Biopolitics, which in the Foucauldian sense is that form of government which regulates all aspects of human life, in many respects finds its clearest opposition in the notion of Autonomy. From the Greek Auto and Nomos, Autonomy at minimum means self-determination. In addition to its militant variants, autonomy - along with beneficence, nonmaleficence, and justice - is one of the four principles of conventional bioethics. Unless a patient - in the standard bioethical context - lacks "decision-making capacity," it would be a transgression of bioethics to in any way determine the patient's life without his or her consent. In the biopolitical sphere, on the other hand, the consent of the governed is hardly considered whatsoever. The power blocs that own, and determine the course of the 'development' of, the world, in this respect, violate peoples' autonomy as a matter of policy.
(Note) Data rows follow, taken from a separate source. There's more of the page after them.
<file path="src/rtl/core/dptb_pkg.sv">
package dptb_pkg;

   localparam int TABLE_DEPTH = 512;
   localparam int SLOT_W      = 10;
   localparam int INDEX_W     = 9;
   localparam int ADDR_W      = 32;
   localparam int COUNT_W     = 16;
   localparam int LEN_W       = 32;
   localparam int MAX_RES     = 5;
   localparam int RES_CNT_W   = 3;
   localparam int CSR_IDX_W   = 1;
   localparam int CSR_DATA_W  = 32;
   localparam int REQ_DATA_W  = 80;
   localparam int RSP_DATA_W  = 64;

   localparam logic [SLOT_W-1:0] ENTRIES_RESET = SLOT_W'(512);

   localparam logic [CSR_IDX_W-1:0] CSR_TABLE_ENTRIES = 1'b0;
   localparam logic [CSR_IDX_W-1:0] CSR_BB_ADDR       = 1'b1;

   typedef enum logic {
      KIND_DESC   = 1'b0,
      KIND_STATUS = 1'b1
   } kind_type;

   typedef enum logic [1:0] {
      ST_OK       = 2'd0,
      ST_FULL     = 2'd1,
      ST_MISMATCH = 2'd2
   } status_type;

   typedef struct packed {
      kind_type             kind;
      logic [INDEX_W-1:0]   idx;
      logic [ADDR_W-1:0]    addr;
      logic [COUNT_W-1:0]   count;
      logic                 mark;
      status_type           status;
   } result_type;

   typedef struct packed {
      result_type [MAX_RES-1:0] item;
      logic [RES_CNT_W-1:0]     count;
   } res_list_type;

   function automatic result_type make_desc(input logic [SLOT_W-1:0]  slot,
                                            input logic [ADDR_W-1:0]  addr,
                                            input logic [COUNT_W-1:0] count,
                                            input logic               mark);
      result_type r;
      r.kind   = KIND_DESC;
      r.idx    = slot[INDEX_W-1:0];
      r.addr   = addr;
      r.count  = count;
      r.mark   = mark;
      r.status = ST_OK;
      return r;
   endfunction

   function automatic result_type make_status(input status_type st);
      result_type r;
      r        = '0;
      r.kind   = KIND_STATUS;
      r.status = st;
      return r;
   endfunction

endpackage

</file>
<file path="src/rtl/core/dma_prd_table_builder.sv">
// channel   direction  tdata (low bit up)                          tuser  tlast
// req_      in         seg_addr, seg_len, request_length            -      seg_last
// rsp_      out        desc_index, desc_addr, desc_count,           kind   run_last
//                      end_mark, status, zero pad to 64
// csr_      in         write enable, index, 32-bit data             -      -
//
// A segment is registered, expanded combinationally into up to five results,
// then the result buffer drains one transaction per cycle. The next segment
// is taken while the last result of the previous one is being handed off;
// segments that give no result pass at one per cycle.
// Reset is synchronous and clears control state and the request state.
// A stall on rsp_ holds the buffer; the input register then holds too, unless its segment gives no result.
module dma_prd_table_builder import dptb_pkg::*; (
   input  logic                  clock,
   input  logic                  reset,
   input  logic                  req_tvalid,
   output logic                  req_tready,
   input  logic [REQ_DATA_W-1:0] req_tdata,   // seg_addr, seg_len, request_length
   input  logic                  req_tlast,
   output logic                  rsp_tvalid,
   input  logic                  rsp_tready,
   output logic [RSP_DATA_W-1:0] rsp_tdata,   // desc_index, desc_addr, desc_count,
                                              // end_mark, status, pad
   output logic [0:0]            rsp_tuser,   // kind
   output logic                  rsp_tlast,
   input  logic                  csr_we,
   input  logic [CSR_IDX_W-1:0]  csr_addr,
   input  logic [CSR_DATA_W-1:0] csr_wdata
);

   logic [SLOT_W-1:0] table_entries_ff;
   logic [ADDR_W-1:0] bb_addr_ff;
   logic              emit_ready;
   logic              emit_load;
   res_list_type      res_list;
   result_type        out_item;

   always_ff @(posedge clock) begin
      if (reset) begin
         table_entries_ff <= ENTRIES_RESET;
         bb_addr_ff       <= '0;
      end else if (csr_we) begin
         case (csr_addr)
            CSR_TABLE_ENTRIES: table_entries_ff <= csr_wdata[SLOT_W-1:0];
            CSR_BB_ADDR:       bb_addr_ff       <= csr_wdata;
            default:           ;
         endcase
      end
   end

   dptb_calc u_calc (
      .clock         (clock),
      .reset         (reset),
      .in_valid      (req_tvalid),
      .in_ready      (req_tready),
      .in_addr       (req_tdata[31:0]),
      .in_len        (req_tdata[47:32]),
      .in_req        (req_tdata[79:48]),
      .in_last       (req_tlast),
      .table_entries (table_entries_ff),
      .bb_addr       (bb_addr_ff),
      .emit_ready    (emit_ready),
      .emit_load     (emit_load),
      .res_list      (res_list)
   );

   dptb_emit u_emit (
      .clock      (clock),
      .reset      (reset),
      .load       (emit_load),
      .res_list   (res_list),
      .load_ready (emit_ready),
      .out_valid  (rsp_tvalid),
      .out_ready  (rsp_tready),
      .out_item   (out_item),
      .out_last   (rsp_tlast)
   );

   assign rsp_tdata = {4'b0, out_item.status, out_item.mark, out_item.count,
                       out_item.addr, out_item.idx};
   assign rsp_tuser = out_item.kind;

endmodule

</file>
<file path="src/rtl/core/dptb_calc.sv">
module dptb_calc import dptb_pkg::*; (
   input  logic                  clock,
   input  logic                  reset,
   input  logic                  in_valid,
   output logic                  in_ready,
   input  logic [ADDR_W-1:0]     in_addr,
   input  logic [COUNT_W-1:0]    in_len,
   input  logic [LEN_W-1:0]      in_req,
   input  logic                  in_last,
   input  logic [SLOT_W-1:0]     table_entries,
   input  logic [ADDR_W-1:0]     bb_addr,
   input  logic                  emit_ready,
   output logic                  emit_load,
   output res_list_type          res_list
);

   logic                  valid_ff;
   logic [ADDR_W-1:0]     addr_ff;
   logic [COUNT_W-1:0]    len_ff;
   logic [LEN_W-1:0]      req_ff;
   logic                  last_ff;

   logic [ADDR_W-1:0]     held_addr_ff,  held_addr_in;
   logic [COUNT_W-1:0]    held_count_ff, held_count_in;
   logic                  held_valid_ff, held_valid_in;
   logic [SLOT_W-1:0]     next_slot_ff,  next_slot_in;
   logic [LEN_W-1:0]      byte_total_ff, byte_total_in;
   logic                  full_ff,       full_in;

   logic                  advance;
   res_list_type          list;

   assign advance   = valid_ff && ((list.count == '0) || emit_ready);
   assign in_ready  = !valid_ff || advance;
   assign emit_load = advance && (list.count != '0);
   assign res_list  = list;

   always_comb begin
      logic [SLOT_W-1:0]  entries;
      logic               take;
      logic               drop;
      logic [ADDR_W-1:0]  end_addr;
      logic               crossing;
      logic [COUNT_W-1:0] part;
      logic               odd;
      status_type         st;
      logic [RES_CNT_W-1:0] n;

      entries = ({22'b0, table_entries} > 32'(TABLE_DEPTH)) ?
                SLOT_W'(TABLE_DEPTH) : table_entries;
      list     = '0;
      n        = '0;
      end_addr = addr_ff + {16'b0, len_ff} - 32'd1;
      crossing = addr_ff[31:16] != end_addr[31:16];
      part     = 16'd0 - addr_ff[15:0];
      odd      = req_ff[0];
      st       = ST_OK;
      drop     = 1'b0;
      take     = 1'b0;

      held_addr_in  = held_addr_ff;
      held_count_in = held_count_ff;
      held_valid_in = held_valid_ff;
      next_slot_in  = next_slot_ff;
      byte_total_in = byte_total_ff;
      full_in       = full_ff;

      if (req_ff == '0) begin
         list.item[0]  = make_status(ST_OK);
         n             = 3'd1;
         held_addr_in  = '0;
         held_count_in = '0;
         held_valid_in = 1'b0;
         next_slot_in  = '0;
         byte_total_in = '0;
         full_in       = 1'b0;
      end else begin
         if (len_ff != '0) begin
            drop = full_ff || (({1'b0, next_slot_ff} + 11'd2) > {1'b0, entries});
            take = !drop;
         end
         if (drop)
            full_in = 1'b1;
         if (take) begin
            if (held_valid_ff) begin
               list.item[n] = make_desc(next_slot_ff - 10'd1, held_addr_ff,
                                        held_count_ff, 1'b0);
               n = n + 3'd1;
            end
            if (crossing) begin
               list.item[n]  = make_desc(next_slot_ff, addr_ff, part, 1'b0);
               n             = n + 3'd1;
               held_addr_in  = addr_ff + {16'b0, part};
               held_count_in = len_ff - part;
               next_slot_in  = next_slot_ff + 10'd2;
            end else begin
               held_addr_in  = addr_ff;
               held_count_in = len_ff;
               next_slot_in  = next_slot_ff + 10'd1;
            end
            held_valid_in = 1'b1;
            byte_total_in = byte_total_ff + {16'b0, len_ff};
         end

         if (last_ff) begin
            if (full_in)
               st = ST_FULL;
            else if (byte_total_in != req_ff)
               st = ST_MISMATCH;
            else if (odd && (next_slot_in >= entries))
               st = ST_FULL;

            if (held_valid_in) begin
               list.item[n] = make_desc(next_slot_in - 10'd1, held_addr_in,
                                        held_count_in, (st == ST_OK) && !odd);
               n = n + 3'd1;
            end
            if ((st == ST_OK) && odd) begin
               list.item[n] = make_desc(next_slot_in, bb_addr, 16'd1, 1'b1);
               n = n + 3'd1;
            end
            list.item[n] = make_status(st);
            n = n + 3'd1;

            held_addr_in  = '0;
            held_count_in = '0;
            held_valid_in = 1'b0;
            next_slot_in  = '0;
            byte_total_in = '0;
            full_in       = 1'b0;
         end
      end
      list.count = n;
   end

   always_ff @(posedge clock) begin
      if (reset) begin
         valid_ff <= 1'b0;
      end else if (in_ready) begin
         valid_ff <= in_valid;
      end
   end

   always_ff @(posedge clock) begin
      if (in_ready && in_valid) begin
         addr_ff <= in_addr;
         len_ff  <= in_len;
         req_ff  <= in_req;
         last_ff <= in_last;
      end
   end

   always_ff @(posedge clock) begin
      if (reset) begin
         held_addr_ff  <= '0;
         held_count_ff <= '0;
         held_valid_ff <= 1'b0;
         next_slot_ff  <= '0;
         byte_total_ff <= '0;
         full_ff       <= 1'b0;
      end else if (advance) begin
         held_addr_ff  <= held_addr_in;
         held_count_ff <= held_count_in;
         held_valid_ff <= held_valid_in;
         next_slot_ff  <= next_slot_in;
         byte_total_ff <= byte_total_in;
         full_ff       <= full_in;
      end
   end

endmodule

</file>
<file path="src/rtl/core/dptb_emit.sv">
module dptb_emit import dptb_pkg::*; (
   input  logic         clock,
   input  logic         reset,
   input  logic         load,
   input  res_list_type res_list,
   output logic         load_ready,
   output logic         out_valid,
   input  logic         out_ready,
   output result_type   out_item,
   output logic         out_last
);

   result_type [MAX_RES-1:0] buf_ff;
   logic [RES_CNT_W-1:0]     cnt_ff;
   logic [RES_CNT_W-1:0]     rd_ff;
   logic                     at_last;

   assign out_valid  = cnt_ff != '0;
   assign at_last    = rd_ff == (cnt_ff - 3'd1);
   assign out_last   = at_last;
   assign out_item   = buf_ff[rd_ff];
   assign load_ready = !out_valid || (at_last && out_ready);

   always_ff @(posedge clock) begin
      if (reset) begin
         cnt_ff <= '0;
         rd_ff  <= '0;
      end else if (load) begin
         cnt_ff <= res_list.count;
         rd_ff  <= '0;
      end else if (out_valid && out_ready) begin
         if (at_last) begin
            cnt_ff <= '0;
            rd_ff  <= '0;
         end else begin
            rd_ff <= rd_ff + 3'd1;
         end
      end
   end

   always_ff @(posedge clock) begin
      if (load)
         buf_ff <= res_list.item;
   end

endmodule

</file>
However, while peoples' autonomy is invaded by the forces of Dominating Power, a serious question arises as to the relation between autonomy and Liberating Power. For example, in various radical circles, and among anarchists in particular, a contradiction arises between respecting autonomy, and practicing non-violence. Aside from the more immediate questions of self-defense - when one may justifiably use force to fend off an attacker - lies the question of the less immediate variety of self-defense. In other words, a political opponent may want to wage war, or to cut down a forest to convert its wood into paper towels, or may want to enact any number of programs violative of another's autonomy. Would not the obstruction of that unwanted program itself constitute a violation of the opponent's autonomy? Or is this only an apparent contradiction? And, if so, how can one distinguish between the two? At this point, the more conventional bioethical analysis would probably raise the bioethical exception to autonomy - the lack of decision-making capacity. Those lacking in "decision-making capacity" are not capable of exercising autonomy. It is interesting to note that this exception to autonomy has as its biopolitical correlate the Schmittian definition of sovereignty: the sovereign is s/he who decides upon the exception.

The twist that returns this to the bioethical, or perhaps integrates the biopolitical with the bioethical, is that historically the maxim that justifies the sovereign exception is salus populi suprema lex esto - the health of the people is the supreme law. Within this, the term people is tremendously problematic. In a world in which many people are denied the status of people altogether, and are reduced to the status of, among other things, property, it is imperative to explicitly state that all human people, throughout the world are - in order for the maxim to move from reproducing Dominating Power to Liberating Power - people. And while, for example, corporations are not actually people, but by way of legal fictions are included as people, when excluding corporations from the designation people one must be careful to not exclude non-human animals and other living things from the designation of people - if one is to apply the maxim in a manner that does not reproduce Dominating Power. Through a critical application of this maxim, one may be able to begin to move from a law supportive of harms to a more critical autonomy and justice.